For Part II, I chose video ( WATCH VIDEO HERE ) as my medium because I wanted to use the affordances of video. This medium allowed me to incorporate written text, still visual images, moving images, and music. I could order and pace the presentation of the material. I realized that I could neither just restate the words of the essay nor cover all of the topics of that paper; therefore, I selected one main point, i.e., the overblown fears arising from society’s prevalent technologically-deterministic approach to understanding the social effects of new one-on-one communication technologies have existed since the introduction of the telephone. Video’s “hybridity” (Mary Hocks, “Understanding Visual Rhetorics in Digital Writing Environments,” 637) allowed me to show, for instance, a scene from the movie You’ve Got Mail, display text, and play music.

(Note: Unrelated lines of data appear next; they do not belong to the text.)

`src/rtl/clkmd_pkg.sv`:
```
package clkmd_pkg;

  // number of clock groups and their bit positions on vector ports
  localparam int unsigned NGRP    = 7;
  localparam int unsigned G_CPU   = 0;
  localparam int unsigned G_SDRAM = 1;
  localparam int unsigned G_F66   = 2;
  localparam int unsigned G_PCI   = 3;
  localparam int unsigned G_USB   = 4;
  localparam int unsigned G_REF   = 5;
  localparam int unsigned G_APIC  = 6;

  typedef enum logic [1:0] {
    MD_RELEASE = 2'd0,
    MD_TEST    = 2'd1,
    MD_NORMAL  = 2'd2
  } md_e;

  typedef enum logic [1:0] {
    FC_66   = 2'd0,
    FC_100  = 2'd1,
    FC_133  = 2'd2,
    FC_NONE = 2'd3
  } fc_e;

  typedef struct packed {
    logic tri_n;
    logic f0;
    logic f1;
  } cfg_t;

  // mode from the strap triple
  function automatic md_e md_of(cfg_t c);
    if (c.tri_n)   return MD_NORMAL;
    else if (c.f0) return MD_TEST;
    else           return MD_RELEASE;
  endfunction

  // CPU group frequency target; only meaningful in normal mode
  function automatic fc_e cpu_fc_of(cfg_t c);
    if (!c.tri_n) return FC_NONE;
    case ({c.f0, c.f1})
      2'b00:   return FC_66;
      2'b10:   return FC_100;
      default: return FC_133;
    endcase
  endfunction

  // SDRAM group frequency target; 133 only for the single select pair
  function automatic fc_e sdram_fc_of(cfg_t c);
    if (!c.tri_n) return FC_NONE;
    if (!c.f0 && c.f1) return FC_133;
    return FC_100;
  endfunction

  // divider output level for a given count position within one period
  function automatic logic phase_high(int unsigned pos, int unsigned ratio);
    return pos < (ratio / 2);
  endfunction

endpackage

```
`src/rtl/clkmd_decode.sv`:
```
module clkmd_decode
  import clkmd_pkg::*;
(
  input  logic clk,
  input  logic rst_n,
  input  cfg_t cfg,
  output md_e  mode_q,
  output fc_e  cpu_fc_q,
  output fc_e  sdram_fc_q
);

  // configuration takes effect only on a rising edge
  always_ff @(posedge clk or negedge rst_n) begin
    if (!rst_n) begin
      mode_q     <= MD_RELEASE;
      cpu_fc_q   <= FC_NONE;
      sdram_fc_q <= FC_NONE;
    end else begin
      mode_q     <= md_of(cfg);
      cpu_fc_q   <= cpu_fc_of(cfg);
      sdram_fc_q <= sdram_fc_of(cfg);
    end
  end

endmodule

```
`src/rtl/clkmd_div.sv`:
```
module clkmd_div
  import clkmd_pkg::*;
#(
  parameter int unsigned RATIO = 4
) (
  input  logic clk,
  input  logic rst_n,
  input  logic run,
  output logic q
);

  localparam int unsigned CW   = $clog2(RATIO);
  localparam logic [CW-1:0] LAST = CW'(RATIO - 1);

  logic [CW-1:0] cnt;
  logic [CW-1:0] cnt_nxt;
  logic          armed;

  always_comb begin
    cnt_nxt = (cnt == LAST) ? '0 : cnt + CW'(1);
  end

  // cleared whenever not running; first running edge drives the output high
  always_ff @(posedge clk or negedge rst_n) begin
    if (!rst_n) begin
      cnt   <= '0;
      armed <= 1'b0;
      q     <= 1'b0;
    end else if (!run) begin
      cnt   <= '0;
      armed <= 1'b0;
      q     <= 1'b0;
    end else if (!armed) begin
      cnt   <= '0;
      armed <= 1'b1;
      q     <= 1'b1;
    end else begin
      cnt   <= cnt_nxt;
      q     <= phase_high(32'(cnt_nxt), RATIO);
    end
  end

endmodule

```
`src/rtl/clkmd_omux.sv`:
```
module clkmd_omux
  import clkmd_pkg::*;
(
  input  md_e             mode,
  input  logic [NGRP-1:0] div_clk,
  input  logic [NGRP-1:0] norm_clk,
  output logic [NGRP-1:0] grp_clk,
  output logic [NGRP-1:0] grp_oe
);

  always_comb begin
    case (mode)
      MD_TEST: begin
        grp_clk = div_clk;
        grp_oe  = '1;
      end
      MD_NORMAL: begin
        grp_clk = norm_clk;
        grp_oe  = '1;
      end
      default: begin
        grp_clk = '0;
        grp_oe  = '0;
      end
    endcase
  end

endmodule

```
`src/rtl/clk_mode_gen.sv`:
```
module clk_mode_gen
  import clkmd_pkg::*;
#(
  parameter int unsigned DIV_CPU   = 4,
  parameter int unsigned DIV_SDRAM = 4,
  parameter int unsigned DIV_F66   = 6,
  parameter int unsigned DIV_PCI   = 12,
  parameter int unsigned DIV_USB   = 2,
  parameter int unsigned DIV_APIC  = 12
) (
  input  logic            clk,
  input  logic            rst_n,
  input  logic            tri_en_n,
  input  logic            fsel0,
  input  logic            fsel1,
  input  logic [NGRP-1:0] norm_clk_in,
  output logic [NGRP-1:0] grp_clk,
  output logic [NGRP-1:0] grp_oe,
  output logic [1:0]      cpu_fcode,
  output logic [1:0]      sdram_fcode
);

  // ratio per group, indexed by bit position; ratio 1 means the test clock itself
  localparam int unsigned RATIO_TAB [0:NGRP-1] =
    '{DIV_CPU, DIV_SDRAM, DIV_F66, DIV_PCI, DIV_USB, 1, DIV_APIC};

  cfg_t            cfg;
  md_e             mode_q;
  fc_e             cpu_fc_q;
  fc_e             sdram_fc_q;
  logic            run_en;
  logic [NGRP-1:0] div_clk;

  assign cfg = '{tri_n: tri_en_n, f0: fsel0, f1: fsel1};

  clkmd_decode u_dec (
    .clk        (clk),
    .rst_n      (rst_n),
    .cfg        (cfg),
    .mode_q     (mode_q),
    .cpu_fc_q   (cpu_fc_q),
    .sdram_fc_q (sdram_fc_q)
  );

  // dividers run only while the registered mode is test
  assign run_en = (mode_q == MD_TEST);

  for (genvar g = 0; g < NGRP; g++) begin : g_grp
    if (RATIO_TAB[g] >= 2) begin : g_div
      clkmd_div #(.RATIO(RATIO_TAB[g])) u_div (
        .clk   (clk),
        .rst_n (rst_n),
        .run   (run_en),
        .q     (div_clk[g])
      );
    end else begin : g_pass
      assign div_clk[g] = clk;
    end
  end

  clkmd_omux u_mux (
    .mode     (mode_q),
    .div_clk  (div_clk),
    .norm_clk (norm_clk_in),
    .grp_clk  (grp_clk),
    .grp_oe   (grp_oe)
  );

  assign cpu_fcode   = cpu_fc_q;
  assign sdram_fcode = sdram_fc_q;

endmodule

```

I wanted the construction of the composition to put the viewer in the “audience stance” (Hocks, 635) of seeing that movie clip, reading about fears of meeting someone on the other end of the one-to-one communication technology, and concluding that the discussion was about email and instant messaging while creating the tension of showing visual images from the 1920’s, 1930’s, and 1940’s about the telephone and fears surrounding it. The reason for such juxtaposition was to illustrate and have the viewer experience the fact that the worries people have had about the social effects of email and instant messaging are nothing new. Video afforded me the opportunity to run two parallel vectors of rhetoric in ways that a strictly printed essay might not be able to do as effectively. Mary Hocks would say that video is a very “transparent” medium because audiences are very familiar with it and its use (Hocks, 632), such as for narratives.
The remediation of my essay into video altered my message because the affordances of video prompted me to emphasize the main point. It allowed the reader to become a viewer and hearer and experience the message in a new way. Jay David Bolter and Richard Grusin write, “What is new about new media comes from the particular ways in which they refashion older media and the ways in which older media refashion themselves to answer the challenges of new media” (Bolter and Grusin, Remediation: Understanding New Media, 15). My video refashioned my initial printed essay, film, and music by including parts of them and placing them in the digital audio/visual environment. My final printed essay refashioned my ideas for the video because the video alerted me to my need to more clearly focus my argument. I thought that the experience of writing an essay, remediating it, and then reflecting on it was an appropriate way to bring a Digital Rhetoric course to a conclusion.